This is especially annoying since it would be amazing if adding a new organism didn't have an effect on the rat of the living things around it. You know, if we thought about the science of how living things interact?
there is actual science that shows that yes, The use of GMO crops have either directly or indirectly affected ecosystems:
Round up ready corn has led to increases in herbicide use (since it's designed to allow earlier and larger amounts of herbicide then farmers could use before)
Bt Corn has also created insecticide resistant root worms that specifically eat the very plants meant to kill it.
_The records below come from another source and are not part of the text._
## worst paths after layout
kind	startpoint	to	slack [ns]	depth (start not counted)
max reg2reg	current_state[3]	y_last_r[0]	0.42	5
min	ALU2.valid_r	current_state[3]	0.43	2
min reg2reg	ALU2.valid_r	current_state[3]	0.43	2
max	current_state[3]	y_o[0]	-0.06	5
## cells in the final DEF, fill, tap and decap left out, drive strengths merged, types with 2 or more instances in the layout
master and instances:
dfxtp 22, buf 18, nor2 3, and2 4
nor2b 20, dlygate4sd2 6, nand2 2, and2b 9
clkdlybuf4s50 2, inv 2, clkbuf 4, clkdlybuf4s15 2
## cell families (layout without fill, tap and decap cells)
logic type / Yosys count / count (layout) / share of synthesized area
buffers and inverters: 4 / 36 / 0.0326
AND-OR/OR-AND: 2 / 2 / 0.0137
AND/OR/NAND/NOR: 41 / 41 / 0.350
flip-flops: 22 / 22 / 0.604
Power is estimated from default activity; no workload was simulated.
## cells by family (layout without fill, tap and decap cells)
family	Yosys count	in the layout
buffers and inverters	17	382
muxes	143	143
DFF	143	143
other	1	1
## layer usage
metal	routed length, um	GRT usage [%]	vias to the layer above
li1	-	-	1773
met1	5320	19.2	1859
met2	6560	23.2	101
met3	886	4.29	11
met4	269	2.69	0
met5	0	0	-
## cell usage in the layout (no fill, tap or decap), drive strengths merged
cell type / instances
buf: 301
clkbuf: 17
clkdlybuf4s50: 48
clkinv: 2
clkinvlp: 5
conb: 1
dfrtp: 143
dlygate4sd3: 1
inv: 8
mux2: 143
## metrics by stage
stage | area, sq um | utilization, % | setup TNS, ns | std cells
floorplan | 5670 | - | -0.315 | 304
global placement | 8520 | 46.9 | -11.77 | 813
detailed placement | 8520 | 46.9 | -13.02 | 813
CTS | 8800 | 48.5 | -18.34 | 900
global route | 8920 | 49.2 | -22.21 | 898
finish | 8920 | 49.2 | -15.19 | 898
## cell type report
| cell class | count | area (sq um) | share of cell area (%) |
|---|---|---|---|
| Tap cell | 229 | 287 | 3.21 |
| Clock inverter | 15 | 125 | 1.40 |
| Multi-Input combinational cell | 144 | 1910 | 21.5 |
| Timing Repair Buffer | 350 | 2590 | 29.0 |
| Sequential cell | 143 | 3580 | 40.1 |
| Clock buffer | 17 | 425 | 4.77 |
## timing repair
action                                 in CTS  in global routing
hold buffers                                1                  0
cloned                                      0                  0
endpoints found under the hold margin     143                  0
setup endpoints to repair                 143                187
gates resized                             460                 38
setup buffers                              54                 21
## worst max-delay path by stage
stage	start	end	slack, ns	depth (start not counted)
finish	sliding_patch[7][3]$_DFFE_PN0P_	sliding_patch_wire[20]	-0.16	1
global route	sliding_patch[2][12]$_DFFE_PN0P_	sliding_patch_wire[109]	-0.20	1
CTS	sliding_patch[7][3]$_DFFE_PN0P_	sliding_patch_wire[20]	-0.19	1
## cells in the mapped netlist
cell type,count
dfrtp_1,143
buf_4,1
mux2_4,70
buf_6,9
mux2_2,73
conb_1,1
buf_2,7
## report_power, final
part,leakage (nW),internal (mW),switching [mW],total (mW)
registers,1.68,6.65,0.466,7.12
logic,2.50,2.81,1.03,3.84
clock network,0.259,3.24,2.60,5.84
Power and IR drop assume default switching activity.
==> /design/flow/design.v <==
module circle(input logic clk, input logic rst_n, input logic [2:0] colour,
              input logic [11:0] centre_x, input logic [11:0] centre_y, input logic [7:0] radius, input logic [11:0] x_min, 
              input logic start, input logic [11:0] y_max, input logic [11:0] y_min, input logic [11:0] x_max, 
              output logic done, output logic [7:0] vga_x, output logic [6:0] vga_y,
              output logic [2:0] vga_colour, output logic vga_plot);
     logic [7:0] offset_x,offset_y;  
     logic signed [11:0] crit;
     logic [2:0] octant;
     logic readvals=1'b0;
     logic signed [7:0] offset_x_sign, offset_y_sign;  
     assign offset_x_sign = offset_x;  
     assign offset_y_sign = offset_y;
     always_ff @( posedge clk ) begin
          if (!rst_n) begin  
               vga_x<=8'd0;
               vga_y<=7'd0;
               offset_x<=8'd0;
               offset_y<=8'd0;
               crit<=12'd0;
               vga_plot<=1'd0;
               done<=1'd0;
               vga_colour<=3'd0;
               readvals<=1'b0;
               octant<=3'd0;
          end
          else if (!start) begin  
               vga_x<=8'd0;
               vga_y<=7'd0;
               offset_x<=8'd0;
               offset_y<=8'd0;
               crit<=12'd0;
               vga_plot<=1'd0;
               done<=1'd0;
               vga_colour<=3'd0;
               readvals<=1'b0;
               octant<=3'd0;
          end
          else if (!readvals) begin 
               offset_y <= 0;
               offset_x <= radius;
               crit <= 1 - radius;
               vga_colour<= colour;
               readvals<=1'b1;
          end
          else if (offset_y <= offset_x) begin  
               if (octant == 3'd0 && 
               centre_x + offset_x >= 0 && centre_x + offset_x < 160 && 
               centre_y + offset_y >= 0 && centre_y + offset_y < 120 &&
               centre_x + offset_x_sign < x_max && centre_x + offset_x_sign > x_min &&
               centre_y + offset_y_sign < y_max && centre_y + offset_y_sign > y_min ) begin
                    vga_x <= centre_x + offset_x;
                    vga_y <= centre_y + offset_y;
                    octant <= 3'd1;
                    vga_plot <= 1'b1;
               end
               else if (octant <= 3'd1 && 
               centre_x + offset_y >= 0 && centre_x + offset_y < 160 && 
               centre_y + offset_x >= 0 && centre_y + offset_x < 120 &&
               centre_x + offset_y_sign < x_max && centre_x + offset_y_sign > x_min &&
               centre_y + offset_x_sign < y_max && centre_y + offset_x_sign > y_min) begin
                    vga_x <= centre_x + offset_y;
                    vga_y <= centre_y + offset_x;
                    octant <= 3'd2;
                    vga_plot <= 1'b1;
               end
               else if (octant <= 3'd2 && 
               centre_x - offset_y >= 0 && centre_x - offset_y < 160 && 
               centre_y + offset_x >= 0 && centre_y + offset_x < 120 &&
               centre_x - offset_y_sign < x_max && centre_x - offset_y_sign > x_min &&
               centre_y + offset_x_sign < y_max && centre_y + offset_x_sign > y_min) begin
                    vga_x <= centre_x - offset_y;
                    vga_y <= centre_y + offset_x;
                    octant <= 3'd3;
                    vga_plot <= 1'b1;
               end
               else if (octant <= 3'd3 && 
               centre_x - offset_x >= 0 && centre_x - offset_x < 160 && 
               centre_y + offset_y >= 0 && centre_y + offset_y < 120 &&
               centre_x - offset_x_sign < x_max && centre_x - offset_x_sign > x_min &&
               centre_y + offset_y_sign < y_max && centre_y + offset_y_sign > y_min) begin
                    vga_x <= centre_x - offset_x;
                    vga_y <= centre_y + offset_y;
                    octant <= 3'd4;
                    vga_plot <= 1'b1;
               end
               else if (octant <= 3'd4 && 
               centre_x - offset_x >= 0 && centre_x - offset_x < 160 && 
               centre_y - offset_y >= 0 && centre_y - offset_y < 120 &&
               centre_x - offset_x_sign < x_max && centre_x - offset_x_sign > x_min &&
               centre_y - offset_y_sign < y_max && centre_y - offset_y_sign > y_min) begin
                    vga_x <= centre_x - offset_x;
                    vga_y <= centre_y - offset_y;
                    octant <= 3'd5;
                    vga_plot <= 1'b1;
               end
               else if (octant <= 3'd5 && 
               centre_x - offset_y >= 0 && centre_x - offset_y < 160 && 
               centre_y - offset_x >= 0 && centre_y - offset_x < 120 &&
               centre_x - offset_y_sign < x_max && centre_x - offset_y_sign > x_min &&
               centre_y - offset_x_sign < y_max && centre_y - offset_x_sign > y_min) begin
                    vga_x <= centre_x - offset_y;
                    vga_y <= centre_y - offset_x;
                    octant <= 3'd6;
                    vga_plot <= 1'b1;
               end
               else if (octant <= 3'd6 && 
               centre_x + offset_y >= 0 && centre_x + offset_y < 160 && 
               centre_y - offset_x >= 0 && centre_y - offset_x < 120 &&
               centre_x + offset_y_sign < x_max && centre_x + offset_y_sign > x_min &&
               centre_y - offset_x_sign < y_max && centre_y - offset_x_sign > y_min) begin
                    vga_x <= centre_x + offset_y;
                    vga_y <= centre_y - offset_x;
                    octant <= 3'd7;
                    vga_plot <= 1'b1;
               end
               else if (octant <= 3'd7 && 
               centre_x + offset_x >= 0 && centre_x + offset_x < 160 && 
               centre_y - offset_y >= 0 && centre_y - offset_y <  120 &&
               centre_x + offset_x_sign < x_max && centre_x + offset_x_sign > x_min &&
               centre_y - offset_y_sign < y_max && centre_y - offset_y_sign > y_min) begin
                    vga_x <= centre_x + offset_x;
                    vga_y <= centre_y - offset_y;
                    octant <= 3'd0;
                    vga_plot <= 1'b1;
                    offset_y<=offset_y+1;
                    if (crit<=0) begin  
                         crit<=crit+(2*offset_y)+1;
                    end 
                    else begin
                         offset_x<=offset_x-1;
                         crit<=crit+(2*(offset_y-offset_x))+1;
                    end
               end
               else begin
                    octant <= 3'd0;
                    vga_plot <= 1'b0;
                    offset_y<=offset_y+1;
                    if (crit<=0) begin
                         crit<=crit+(2*offset_y)+1;
                    end 
                    else begin
                         offset_x<=offset_x-1;
                         crit<=crit+(2*(offset_y-offset_x))+1;
                    end
               end 
          end else begin
               done<=1'b1;
               vga_x<=8'd0;
               vga_y<=7'd0;
               vga_plot<=1'b0;
               vga_colour<=3'd0;
          end
     end
endmodule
http://www.wired.com/2014/03/rootworm-resistance-bt-corn/
And while I don't' doubt that the vast majority of GMOs are safe for moist of us to eat, some people do already have a sensitivity to plants that naturally have insecticides (any of the night shade family like tomatoes and eggplants). Adding genes to produce insecticides is a pretty common GMO nowadays. Indeed, that's why GMOs have caused a reduction in insecticide use.
But since we don't (won't) label how are these people going to necessarily know what they eating might make them sick? Are there any studies on this? (I wasn't' able to find any) Because this seems to have been a good question to have asked BEFORE 2/3rds of the most ubiquitous crop in North America was engineered with this property.
and no, saying the good parts of GMO crops (like decreased insecticide use) doesn't' mean the bad parts don't matter.
And we can't' just stop at the science. We also have to look at how the technology is used. That root worm thing was totally predicted by scientists who had a plan to avoid it. A plan Monsanto said was unnecessary and farmers ignored.
Now maybe I am wrong. Maybe GMOs are some kind exception and won't (somehow) cause a selective environmental pressure, won't create these huge swaths of potential food for whatever organism learns to adapt to it.
But as I said, so far no has bothered to explain why evolution suddenly ceases when you engineer a plant and put in an ecology surrounded by all these other living things.